CentaurusInfra / mizar

Mizar – Experimental, High Scale and High Performance Cloud Network https://mizar.readthedocs.io
https://mizar.readthedocs.io
GNU General Public License v2.0
112 stars 50 forks source link

[Arktos-Mizar-Integration] In multiple TP scenario, mizar operators are providing same conflicting grpc server host address #591

Closed Hong-Chang closed 2 years ago

Hong-Chang commented 2 years ago

What happened: In current arktos-mizar integration design, each arktos TP will have a mizar operator running. So in 2 TP case, there will be 2 operators running. Each operator has its only context and shall not interfere each other.

Mizar operator is also a grpc server. And in arktos, there is mizar controllers as grpc clients to communicate with grpc server. When there is certain event happening in cluster, for example, a pod created, mizar pod controller (as grpc client in arktos) will notify operator (as grpc server in mizar) the event and mizar operator will do corresponding operations.

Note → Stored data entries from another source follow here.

`config.mk`:
```
export PLATFORM = sky130hd
export DESIGN_NAME = time_edit_engine_flat
export DESIGN_NICKNAME = d
export VERILOG_FILES = /design/src/rtl/time_edit_engine_pkg.sv /design/src/rtl/time_edit_engine_if.sv /design/src/rtl/time_edit_engine_field_stepper.sv /design/src/rtl/time_edit_engine.sv /design/src/flat_wrapper.sv
export SDC_FILE = /design/constraint.sdc
export NUM_CORES = 1
export LEC_CHECK = 0
export ABC_CLOCK_PERIOD_IN_PS = 13750
export CAP_MARGIN = 20
export CORE_MARGIN = 1
export CORE_UTILIZATION = 59
export DETAILED_ROUTE_END_ITERATION = 10
export MAX_ROUTING_LAYER = met4
export PLACE_DENSITY = 0.86
export SETUP_SLACK_MARGIN = 0.4
export SLEW_MARGIN = 20
export SYNTH_ARGS = -nofsm -noshare
export SYNTH_HDL_FRONTEND = slang
export SYNTH_HIERARCHICAL = 1
export SYNTH_SLANG_ARGS = --single-unit
```
`constraint.sdc`:
```
create_clock -name Clk -period 13.75 [get_ports Clk]
set_input_delay 2.75 -clock Clk [delete_from_list [all_inputs] [get_ports Clk]]
set_output_delay 2.75 -clock Clk [all_outputs]
set_load 0.02 [all_outputs]
```
`src/rtl/time_edit_engine_pkg.sv`:
```
// Shared types for the time/date/alarm edit engine.
// disMode codes, editable field ids, field ranges, days-in-month and cursor decode.
package clock_pkg;

    localparam logic [1:0] DM_TIME  = 2'd0;
    localparam logic [1:0] DM_DATE  = 2'd1;
    localparam logic [1:0] DM_ALARM = 2'd2;

    localparam logic [6:0] R_SEC  = 7'd60;
    localparam logic [6:0] R_HOUR = 7'd24;
    localparam logic [6:0] R_H12  = 7'd12;
    localparam logic [6:0] R_YEAR = 7'd100;

    typedef enum logic [3:0] {
        F_NONE,
        F_SEC,
        F_MIN,
        F_HOUR,
        F_HOUR12,
        F_DAY,
        F_MON,
        F_YEAR,
        F_AMIN,
        F_AHOUR,
        F_AEN
    } field_e;

    typedef struct packed {
        field_e     field;
        logic [6:0] step;
    } fstep_t;

    function automatic logic [4:0] dim(input logic [3:0] month,
                                       input logic [6:0] year);
        logic [4:0] d;
        case (month)
            4'd4, 4'd6, 4'd9, 4'd11: d = 5'd30;
            4'd2:    d = (year[1:0] == 2'b00) ? 5'd29 : 5'd28;
            default: d = 5'd31;
        endcase
        return d;
    endfunction

    // The pm toggle in the 12h layout is a +/-12 step on the 0..23 hour,
    // and the alarm enable toggle is a step of 1 on a range of 2.
    function automatic fstep_t cur2field(input logic [1:0] dm,
                                         input logic       sw,
                                         input logic [2:0] cur);
        fstep_t r;
        r.field = F_NONE;
        r.step  = cur[0] ? 7'd10 : 7'd1;
        case (dm)
            DM_DATE: begin
                case (cur)
                    3'd0, 3'd1: r.field = F_YEAR;
                    3'd2, 3'd3: r.field = F_MON;
                    3'd4, 3'd5: r.field = F_DAY;
                    default:    r.field = F_NONE;
                endcase
            end
            DM_ALARM: begin
                case (cur)
                    3'd0:       r.field = F_AEN;
                    3'd2, 3'd3: r.field = F_AMIN;
                    3'd4, 3'd5: r.field = F_AHOUR;
                    default:    r.field = F_NONE;
                endcase
            end
            default: begin
                if (!sw) begin
                    case (cur)
                        3'd0, 3'd1: r.field = F_SEC;
                        3'd2, 3'd3: r.field = F_MIN;
                        3'd4, 3'd5: r.field = F_HOUR;
                        default:    r.field = F_NONE;
                    endcase
                end else begin
                    case (cur)
                        3'd0: begin
                            r.field = F_HOUR;
                            r.step  = 7'd12;
                        end
                        3'd2, 3'd3: r.field = F_SEC;
                        3'd4, 3'd5: r.field = F_MIN;
                        3'd7: begin
                            r.field = F_HOUR12;
                            r.step  = 7'd1;
                        end
                        default: r.field = F_NONE;
                    endcase
                end
            end
        endcase
        return r;
    endfunction

endpackage

```
`src/rtl/time_edit_engine_if.sv`:
```
// Key-manager / display bus of the time edit engine.
// master drives keys and ticks; slave (the engine) drives time, date, alarm and display.
interface time_edit_engine_if;
    logic       editMode;
    logic [1:0] disMode;
    logic [2:0] editCur;
    logic       SW;
    logic       incP;
    logic       decP;
    logic       tick1Hz;
    logic       blinkTick;
    logic [4:0] hour;
    logic [5:0] min;
    logic [5:0] sec;
    logic [4:0] day;
    logic [3:0] month;
    logic [6:0] year;
    logic [4:0] almHour;
    logic [5:0] almMin;
    logic       almEn;
    logic       pm;
    logic [7:0] blinkMask;
    logic       alarmHit;

    modport master (
        output editMode, disMode, editCur, SW, incP, decP, tick1Hz, blinkTick,
        input  hour, min, sec, day, month, year, almHour, almMin, almEn,
        input  pm, blinkMask, alarmHit
    );

    modport slave (
        input  editMode, disMode, editCur, SW, incP, decP, tick1Hz, blinkTick,
        output hour, min, sec, day, month, year, almHour, almMin, almEn,
        output pm, blinkMask, alarmHit
    );
endinterface

```
`src/rtl/time_edit_engine_field_stepper.sv`:
```
// Wrapping +/-step on a 0- or 1-based field of range 2..100.
// Ports: val_i/range_i/step_i/base1_i/inc_i in, val_o wrapped result out.
module field_stepper (
    input  logic [6:0] val_i,
    input  logic [6:0] range_i,
    input  logic [6:0] step_i,
    input  logic       base1_i,
    input  logic       inc_i,
    output logic [6:0] val_o
);
    logic [7:0] v0;
    logic [7:0] rng;
    logic [7:0] sum;
    logic [7:0] red;

    // step is always below range, so one conditional subtract wraps.
    always_comb begin
        v0    = {1'b0, val_i} - {7'd0, base1_i};
        rng   = {1'b0, range_i};
        sum   = inc_i ? (v0 + {1'b0, step_i})
                      : (v0 + rng - {1'b0, step_i});
        red   = (sum >= rng) ? (sum - rng) : sum;
        val_o = red[6:0] + {6'd0, base1_i};
    end
endmodule

```
`src/rtl/time_edit_engine.sv`:
```
// Live time/date/alarm registers with 1 Hz counting, cursor edits, blink and alarm pulse.
// Ports: Clk, Rst_n (sync, active-low), bus (slave modport of time_edit_engine_if).
module time_edit_engine
    import clock_pkg::*;
#(
    parameter logic [6:0] YEAR_RST   = 7'd0,
    parameter logic       ALM_RST_EN = 1'b0
) (
    input  logic                Clk,
    input  logic                Rst_n,
    time_edit_engine_if.slave   bus
);
    logic [4:0] hour_q, hour_d;
    logic [5:0] min_q, min_d;
    logic [5:0] sec_q, sec_d;
    logic [4:0] day_q, day_d;
    logic [3:0] mon_q, mon_d;
    logic [6:0] year_q, year_d;
    logic [4:0] ahour_q, ahour_d;
    logic [5:0] amin_q, amin_d;
    logic       aen_q, aen_d;
    logic       phase_q, phase_d;
    logic       hit_q, hit_d;

    logic [1:0] dm;
    fstep_t     cf;
    logic       edit_go;
    logic       tick_go;
    logic       pm;
    logic [4:0] h12;
    logic [4:0] dnew;
    logic [6:0] st_val, st_rng, st_out;
    logic       st_b1;

    assign dm      = (bus.disMode == 2'd3) ? DM_TIME : bus.disMode;
    assign cf      = cur2field(dm, bus.SW, bus.editCur);
    assign edit_go = bus.editMode & (bus.incP ^ bus.decP)
                   & (cf.field != F_NONE);
    assign tick_go = bus.tick1Hz & ~bus.editMode;
    assign pm      = (hour_q >= 5'd12);

    always_comb begin
        if (hour_q == 5'd0)       h12 = 5'd12;
        else if (hour_q > 5'd12)  h12 = hour_q - 5'd12;
        else                      h12 = hour_q;
    end

    always_comb begin
        st_val = 7'd0;
        st_rng = 7'd1;
        st_b1  = 1'b0;
        case (cf.field)
            F_SEC:    begin st_val = {1'b0, sec_q};   st_rng = R_SEC;  end
            F_MIN:    begin st_val = {1'b0, min_q};   st_rng = R_SEC;  end
            F_HOUR:   begin st_val = {2'b0, hour_q};  st_rng = R_HOUR; end
            F_HOUR12: begin
                st_val = {2'b0, h12};
                st_rng = R_H12;
                st_b1  = 1'b1;
            end
            F_DAY: begin
                st_val = {2'b0, day_q};
                st_rng = {2'b0, dim(mon_q, year_q)};
                st_b1  = 1'b1;
            end
            F_MON: begin
                st_val = {3'b0, mon_q};
                st_rng = 7'd12;
                st_b1  = 1'b1;
            end
            F_YEAR:   begin st_val = year_q;           st_rng = R_YEAR; end
            F_AMIN:   begin st_val = {1'b0, amin_q};   st_rng = R_SEC;  end
            F_AHOUR:  begin st_val = {2'b0, ahour_q};  st_rng = R_HOUR; end
            F_AEN:    begin st_val = {6'b0, aen_q};    st_rng = 7'd2;   end
            default:  ;
        endcase
    end

    field_stepper u_step (
        .val_i   (st_val),
        .range_i (st_rng),
        .step_i  (cf.step),
        .base1_i (st_b1),
        .inc_i   (bus.incP),
        .val_o   (st_out)
    );

    always_comb begin
        hour_d  = hour_q;
        min_d   = min_q;
        sec_d   = sec_q;
        day_d   = day_q;
        mon_d   = mon_q;
        year_d  = year_q;
        ahour_d = ahour_q;
        amin_d  = amin_q;
        aen_d   = aen_q;
        hit_d   = 1'b0;
        dnew    = 5'd31;
        phase_d = edit_go   ? 1'b1 :
                  bus.blinkTick ? ~phase_q : phase_q;

        if (edit_go) begin
            case (cf.field)
                F_SEC:    sec_d  = st_out[5:0];
                F_MIN:    min_d  = st_out[5:0];
                F_HOUR:   hour_d = st_out[4:0];
                // 12 maps back to 0 within the kept am/pm half.
                F_HOUR12: hour_d = ((st_out[4:0] == 5'd12) ? 5'd0 : st_out[4:0])
                                 + (pm ? 5'd12 : 5'd0);
                F_DAY:    day_d   = st_out[4:0];
                F_MON:    mon_d   = st_out[3:0];
                F_YEAR:   year_d  = st_out;
                F_AMIN:   amin_d  = st_out[5:0];
                F_AHOUR:  ahour_d = st_out[4:0];
                F_AEN:    aen_d   = st_out[0];
                default:  ;
            endcase
            dnew = dim(mon_d, year_d);
            if ((cf.field == F_MON || cf.field == F_YEAR) && day_q > dnew)
                day_d = dnew;
        end else if (tick_go) begin
            if (sec_q != 6'd59) begin
                sec_d = sec_q + 6'd1;
            end else begin
                sec_d = 6'd0;
                if (min_q != 6'd59) begin
                    min_d = min_q + 6'd1;
                end else begin
                    min_d = 6'd0;
                    if (hour_q != 5'd23) begin
                        hour_d = hour_q + 5'd1;
                    end else begin
                        hour_d = 5'd0;
                        if (day_q < dim(mon_q, year_q)) begin
                            day_d = day_q + 5'd1;
                        end else begin
                            day_d = 5'd1;
                            if (mon_q != 4'd12) begin
                                mon_d = mon_q + 4'd1;
                            end else begin
                                mon_d  = 4'd1;
                                year_d = (year_q == 7'd99) ? 7'd0
                                                           : year_q + 7'd1;
                            end
                        end
                    end
                end
            end
            hit_d = (sec_d == 6'd0) && (hour_d == ahour_q)
                  && (min_d == amin_q) && aen_q;
        end
    end

    always_ff @(posedge Clk) begin
        if (!Rst_n) begin
            hour_q  <= 5'd0;
            min_q   <= 6'd0;
            sec_q   <= 6'd0;
            day_q   <= 5'd1;
            mon_q   <= 4'd1;
            year_q  <= YEAR_RST;
            ahour_q <= 5'd0;
            amin_q  <= 6'd0;
            aen_q   <= ALM_RST_EN;
            phase_q <= 1'b0;
            hit_q   <= 1'b0;
        end else begin
            hour_q  <= hour_d;
            min_q   <= min_d;
            sec_q   <= sec_d;
            day_q   <= day_d;
            mon_q   <= mon_d;
            year_q  <= year_d;
            ahour_q <= ahour_d;
            amin_q  <= amin_d;
            aen_q   <= aen_d;
            phase_q <= phase_d;
            hit_q   <= hit_d;
        end
    end

    assign bus.hour      = hour_q;
    assign bus.min       = min_q;
    assign bus.sec       = sec_q;
    assign bus.day       = day_q;
    assign bus.month     = mon_q;
    assign bus.year      = year_q;
    assign bus.almHour   = ahour_q;
    assign bus.almMin    = amin_q;
    assign bus.almEn     = aen_q;
    assign bus.pm        = pm;
    assign bus.alarmHit  = hit_q;
    assign bus.blinkMask = (bus.editMode & phase_q) ? (8'd1 << bus.editCur)
                                                    : 8'd0;
endmodule

```
`src/flat_wrapper.sv`:
```
// flat-port wrapper written by rule: the top's interface ports become plain ports
module time_edit_engine_flat import clock_pkg::*;
#(
    parameter logic [6:0] YEAR_RST   = 7'd0,
    parameter logic       ALM_RST_EN = 1'b0
)
  (Clk, Rst_n, bus_editMode, bus_disMode, bus_editCur, bus_SW, bus_incP, bus_decP, bus_tick1Hz, bus_blinkTick, bus_hour, bus_min, bus_sec, bus_day, bus_month, bus_year, bus_almHour, bus_almMin, bus_almEn, bus_pm, bus_blinkMask, bus_alarmHit);
  time_edit_engine_if bus_i ();
  input  logic Clk;
  input  logic Rst_n;
  input wire logic [$bits(bus_i.editMode)-1:0] bus_editMode;
  input wire logic [$bits(bus_i.disMode)-1:0] bus_disMode;
  input wire logic [$bits(bus_i.editCur)-1:0] bus_editCur;
  input wire logic [$bits(bus_i.SW)-1:0] bus_SW;
  input wire logic [$bits(bus_i.incP)-1:0] bus_incP;
  input wire logic [$bits(bus_i.decP)-1:0] bus_decP;
  input wire logic [$bits(bus_i.tick1Hz)-1:0] bus_tick1Hz;
  input wire logic [$bits(bus_i.blinkTick)-1:0] bus_blinkTick;
  output wire logic [$bits(bus_i.hour)-1:0] bus_hour;
  output wire logic [$bits(bus_i.min)-1:0] bus_min;
  output wire logic [$bits(bus_i.sec)-1:0] bus_sec;
  output wire logic [$bits(bus_i.day)-1:0] bus_day;
  output wire logic [$bits(bus_i.month)-1:0] bus_month;
  output wire logic [$bits(bus_i.year)-1:0] bus_year;
  output wire logic [$bits(bus_i.almHour)-1:0] bus_almHour;
  output wire logic [$bits(bus_i.almMin)-1:0] bus_almMin;
  output wire logic [$bits(bus_i.almEn)-1:0] bus_almEn;
  output wire logic [$bits(bus_i.pm)-1:0] bus_pm;
  output wire logic [$bits(bus_i.blinkMask)-1:0] bus_blinkMask;
  output wire logic [$bits(bus_i.alarmHit)-1:0] bus_alarmHit;
  assign bus_i.editMode = bus_editMode;
  assign bus_i.disMode = bus_disMode;
  assign bus_i.editCur = bus_editCur;
  assign bus_i.SW = bus_SW;
  assign bus_i.incP = bus_incP;
  assign bus_i.decP = bus_decP;
  assign bus_i.tick1Hz = bus_tick1Hz;
  assign bus_i.blinkTick = bus_blinkTick;
  assign bus_hour = bus_i.hour;
  assign bus_min = bus_i.min;
  assign bus_sec = bus_i.sec;
  assign bus_day = bus_i.day;
  assign bus_month = bus_i.month;
  assign bus_year = bus_i.year;
  assign bus_almHour = bus_i.almHour;
  assign bus_almMin = bus_i.almMin;
  assign bus_almEn = bus_i.almEn;
  assign bus_pm = bus_i.pm;
  assign bus_blinkMask = bus_i.blinkMask;
  assign bus_alarmHit = bus_i.alarmHit;
  time_edit_engine #(.YEAR_RST(YEAR_RST), .ALM_RST_EN(ALM_RST_EN)) u_core (.Clk(Clk), .Rst_n(Rst_n), .bus(bus_i));
endmodule
```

Mizar operators are using host ip as its grpc server address. Currently mizar operators are running in RP. So it's possible in multiple TP scenario, two different operators are running in same RP machine, so there will be different grpc servers using the same ip address as grpc server address. When a client sends the event to grpc server, it will connect to unrelated grpc server which is unexpected.

In scenario of 2TP 1RP, the issue will be steadily repro since there will be 2 operators running in one RP machine.

What you expected to happen: Different grpc servers are identical each other. To be unique, they shall be in different ip addresses or same ip address plus different ports.

How to reproduce it (as minimally and precisely as possible): Start arktos in 2TP 1RP mode, we will observe events from one TP sends to 2 operators.

vinaykul commented 2 years ago

Mizar is not the right place to put workarounds for Arktos issues. Mizar's operator yaml has allowed it to run on any node which means it can be placed alongside heavy workload pods. This is not correct. It can introduce unreliability to the system if it needs to compete with user workload pods for resources. Operator should be treated as a system-infra pod and placed on the master node. This was fixed in a backward-compatibe way in CL https://github.com/CentaurusInfra/mizar/commit/d9038c1390f1cfcf5f540b8787c25101431c9956

With Arktos scaleout architecture, if for some reason Arktos is unable to run the operator pods on TP master node, Arktos should ensure that there are enough nodes for the number of operators it intends to deploy (NUM_NODES >= NUM_OPERATOR_PODS) and use anti-affinity to ensure there is no operator collision.